### WORK ITEM
Extract the listing below in full, unchanged.
++++++
Source: an optimization exercise on an open RTL-to-GDS flow (aim: small area). Production flows keep margins and buffers that such runs may drop.
Only simulation tests tie the RTL to the original design; equivalence was not proved.
Power and IR drop assume default switching activity.

## flow/design.v (module list and top-level ports; edited modules follow where they fit)
// module MacArray: 423 lines
// module macc_c0_r0: 311 lines
// module macc_c0_r1: 394 lines
// module macc_c0_r2: 394 lines
// module macc_c0_r3: 455 lines
// module fin_c0: 31 lines
// module macc_cn_r0: 311 lines
// module macc_cn_r1: 394 lines
// module macc_cn_r2: 394 lines
// module macc_cn_r3: 455 lines
// module fin_cn: 31 lines
// module fa: 4 lines
// module ha: 4 lines
// module fa1: 4 lines
// module bsel: 3 lines
// module bsel0: 3 lines
// module bseln: 3 lines
module MacArray
#(
    parameter MAC_ROW        = 4,
    parameter MAC_COL        = 4,
    parameter IFMAP_BITWIDTH = 16,
    parameter W_BITWIDTH     = 8,
    parameter OFMAP_BITWIDTH = 32
)
(
    input  logic                                   clk,
    input  logic                                   rstn,
    input  logic                                   w_prefetch_in,
    input  logic                                   w_enable_in,
    input  logic [MAC_COL-1:0][W_BITWIDTH-1:0]     w_data_in,
    input  logic                                   ifmap_start_in,
    input  logic [MAC_ROW-1:0]                     ifmap_enable_in,
    input  logic [MAC_ROW-1:0][IFMAP_BITWIDTH-1:0] ifmap_data_in,
    output logic [MAC_COL-1:0]                     ofmap_valid_out,
    output logic [MAC_COL-1:0][OFMAP_BITWIDTH-1:0] ofmap_data_out
);
  // ...
==> flow/flow/run.sh <==
#!/bin/bash
# Layout flow: the standard synthesis, then an area-oriented re-mapping of the
# combinational logic (every cell except the registers, full adders, half
# adders and tie cells is turned back into logic and mapped again by ABC for
# area), then the standard flow from floorplan to finish.
# Each tool's output goes to a log file of its own in this folder.
set -euo pipefail
R=orfs/results/${FLOW_PLATFORM:-sky130hd}/MacArray/base
LIB=${FLOW_HOME}/platforms/sky130hd/lib/sky130_fd_sc_hd__tt_025C_1v80.lib
YOSYS=$(command -v yosys || echo /OpenROAD-flow-scripts/tools/install/yosys/bin/yosys)

bash standard.sh synth > 1_synth_standard.log 2>&1
cp $R/1_2_yosys.v 1_2_yosys_standard.v

DONT_USE=""
for c in $(sed -n 's/^export DONT_USE_CELLS += //p; /^ *sky130_fd_sc_hd__/p' ${FLOW_HOME}/platforms/sky130hd/config.mk | tr -d '\\'); do
  DONT_USE="$DONT_USE -dont_use $c"
done
cat > remap.abc <<EOF
strash
dch
map -a
topo
EOF
cat > remap.ys <<EOF
read_liberty -ignore_miss_func $LIB
read_verilog 1_2_yosys_standard.v
hierarchy -top MacArray
setattr -mod -set keep_hierarchy 1 sky130_fd_sc_hd__fa_1 sky130_fd_sc_hd__ha_1 sky130_fd_sc_hd__dfxtp_1 sky130_fd_sc_hd__conb_1
flatten
opt_clean
abc -liberty $LIB -script remap.abc $DONT_USE
opt_clean -purge
tee -o remap_stat.txt stat -liberty $LIB
select MacArray
write_verilog -noattr -noexpr -nohex -nodec -selected 1_2_yosys_remapped.v
EOF
$YOSYS -s remap.ys > 1_remap_yosys.log 2>&1
cp 1_2_yosys_remapped.v $R/1_2_yosys.v
touch $R/1_2_yosys.v

# Clock tree: mid-size clock buffers in larger sink clusters, no dummy loads.
# Ports: buffered as in the standard flow, with the smallest buffer.
bash standard.sh finish \
  "CTS_ARGS=-sink_clustering_enable -repair_clock_nets -buf_list sky130_fd_sc_hd__clkbuf_8 -dont_use_dummy_load -sink_clustering_size 15 -sink_clustering_max_diameter 80" \
  "BUFFER_PORTS_ARGS=-buffer_cell sky130_fd_sc_hd__buf_1" \
  > 2_layout_standard.log 2>&1
==> flow/standard.sh <==
#!/bin/bash
# synth_recipe.tcl (not shown) runs the flow's synth.tcl, then flattens the netlist and writes it again
# the make line also repeats each setting of config.mk as NAME=value (left out here)
make -C /OpenROAD-flow-scripts/flow DESIGN_CONFIG=/design/flow/config.mk WORK_HOME=/design/flow/orfs CLKGATE_MAP_FILE= SYNTH_SCRIPT=/design/flow/synth_recipe.tcl "${@:-finish}"
==> flow/config.mk <==
export PLATFORM = sky130hd
export DESIGN_NAME = MacArray
export DESIGN_NICKNAME = MacArray
export VERILOG_FILES = /design/flow/design.v
export SDC_FILE = /design/flow/constraint.sdc
export NUM_CORES = 4
export LEC_CHECK = 0
export ABC_CLOCK_PERIOD_IN_PS = 10000
export CAP_MARGIN = 20
export CORE_MARGIN = 2
export CORE_UTILIZATION = 60
export PLACE_DENSITY = 0.7
export SLEW_MARGIN = 20
export SYNTH_HIERARCHICAL = 1
==> flow/constraint.sdc <==
create_clock -name core_clock -period 10.0 [get_ports {clk}]
set_input_delay 2.0000 -clock core_clock [delete_from_list [all_inputs] [get_ports {clk}]]
set_output_delay 2.0000 -clock core_clock [all_outputs]
set_load 0.01 [all_outputs]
++++++
### RESULT BELOW
Source: an optimization exercise on an open RTL-to-GDS flow (aim: small area). Production flows keep margins and buffers that such runs may drop.
Only simulation tests tie the RTL to the original design; equivalence was not proved.
Power and IR drop assume default switching activity.

## flow/design.v (module list and top-level ports; edited modules follow where they fit)
// module MacArray: 423 lines
// module macc_c0_r0: 311 lines
// module macc_c0_r1: 394 lines
// module macc_c0_r2: 394 lines
// module macc_c0_r3: 455 lines
// module fin_c0: 31 lines
// module macc_cn_r0: 311 lines
// module macc_cn_r1: 394 lines
// module macc_cn_r2: 394 lines
// module macc_cn_r3: 455 lines
// module fin_cn: 31 lines
// module fa: 4 lines
// module ha: 4 lines
// module fa1: 4 lines
// module bsel: 3 lines
// module bsel0: 3 lines
// module bseln: 3 lines
module MacArray
#(
    parameter MAC_ROW        = 4,
    parameter MAC_COL        = 4,
    parameter IFMAP_BITWIDTH = 16,
    parameter W_BITWIDTH     = 8,
    parameter OFMAP_BITWIDTH = 32
)
(
    input  logic                                   clk,
    input  logic                                   rstn,
    input  logic                                   w_prefetch_in,
    input  logic                                   w_enable_in,
    input  logic [MAC_COL-1:0][W_BITWIDTH-1:0]     w_data_in,
    input  logic                                   ifmap_start_in,
    input  logic [MAC_ROW-1:0]                     ifmap_enable_in,
    input  logic [MAC_ROW-1:0][IFMAP_BITWIDTH-1:0] ifmap_data_in,
    output logic [MAC_COL-1:0]                     ofmap_valid_out,
    output logic [MAC_COL-1:0][OFMAP_BITWIDTH-1:0] ofmap_data_out
);
  // ...
==> flow/flow/run.sh <==
#!/bin/bash
# Layout flow: the standard synthesis, then an area-oriented re-mapping of the
# combinational logic (every cell except the registers, full adders, half
# adders and tie cells is turned back into logic and mapped again by ABC for
# area), then the standard flow from floorplan to finish.
# Each tool's output goes to a log file of its own in this folder.
set -euo pipefail
R=orfs/results/${FLOW_PLATFORM:-sky130hd}/MacArray/base
LIB=${FLOW_HOME}/platforms/sky130hd/lib/sky130_fd_sc_hd__tt_025C_1v80.lib
YOSYS=$(command -v yosys || echo /OpenROAD-flow-scripts/tools/install/yosys/bin/yosys)

bash standard.sh synth > 1_synth_standard.log 2>&1
cp $R/1_2_yosys.v 1_2_yosys_standard.v

DONT_USE=""
for c in $(sed -n 's/^export DONT_USE_CELLS += //p; /^ *sky130_fd_sc_hd__/p' ${FLOW_HOME}/platforms/sky130hd/config.mk | tr -d '\\'); do
  DONT_USE="$DONT_USE -dont_use $c"
done
cat > remap.abc <<EOF
strash
dch
map -a
topo
EOF
cat > remap.ys <<EOF
read_liberty -ignore_miss_func $LIB
read_verilog 1_2_yosys_standard.v
hierarchy -top MacArray
setattr -mod -set keep_hierarchy 1 sky130_fd_sc_hd__fa_1 sky130_fd_sc_hd__ha_1 sky130_fd_sc_hd__dfxtp_1 sky130_fd_sc_hd__conb_1
flatten
opt_clean
abc -liberty $LIB -script remap.abc $DONT_USE
opt_clean -purge
tee -o remap_stat.txt stat -liberty $LIB
select MacArray
write_verilog -noattr -noexpr -nohex -nodec -selected 1_2_yosys_remapped.v
EOF
$YOSYS -s remap.ys > 1_remap_yosys.log 2>&1
cp 1_2_yosys_remapped.v $R/1_2_yosys.v
touch $R/1_2_yosys.v

# Clock tree: mid-size clock buffers in larger sink clusters, no dummy loads.
# Ports: buffered as in the standard flow, with the smallest buffer.
bash standard.sh finish \
  "CTS_ARGS=-sink_clustering_enable -repair_clock_nets -buf_list sky130_fd_sc_hd__clkbuf_8 -dont_use_dummy_load -sink_clustering_size 15 -sink_clustering_max_diameter 80" \
  "BUFFER_PORTS_ARGS=-buffer_cell sky130_fd_sc_hd__buf_1" \
  > 2_layout_standard.log 2>&1
==> flow/standard.sh <==
#!/bin/bash
# synth_recipe.tcl (not shown) runs the flow's synth.tcl, then flattens the netlist and writes it again
# the make line also repeats each setting of config.mk as NAME=value (left out here)
make -C /OpenROAD-flow-scripts/flow DESIGN_CONFIG=/design/flow/config.mk WORK_HOME=/design/flow/orfs CLKGATE_MAP_FILE= SYNTH_SCRIPT=/design/flow/synth_recipe.tcl "${@:-finish}"
==> flow/config.mk <==
export PLATFORM = sky130hd
export DESIGN_NAME = MacArray
export DESIGN_NICKNAME = MacArray
export VERILOG_FILES = /design/flow/design.v
export SDC_FILE = /design/flow/constraint.sdc
export NUM_CORES = 4
export LEC_CHECK = 0
export ABC_CLOCK_PERIOD_IN_PS = 10000
export CAP_MARGIN = 20
export CORE_MARGIN = 2
export CORE_UTILIZATION = 60
export PLACE_DENSITY = 0.7
export SLEW_MARGIN = 20
export SYNTH_HIERARCHICAL = 1
==> flow/constraint.sdc <==
create_clock -name core_clock -period 10.0 [get_ports {clk}]
set_input_delay 2.0000 -clock core_clock [delete_from_list [all_inputs] [get_ports {clk}]]
set_output_delay 2.0000 -clock core_clock [all_outputs]
set_load 0.01 [all_outputs]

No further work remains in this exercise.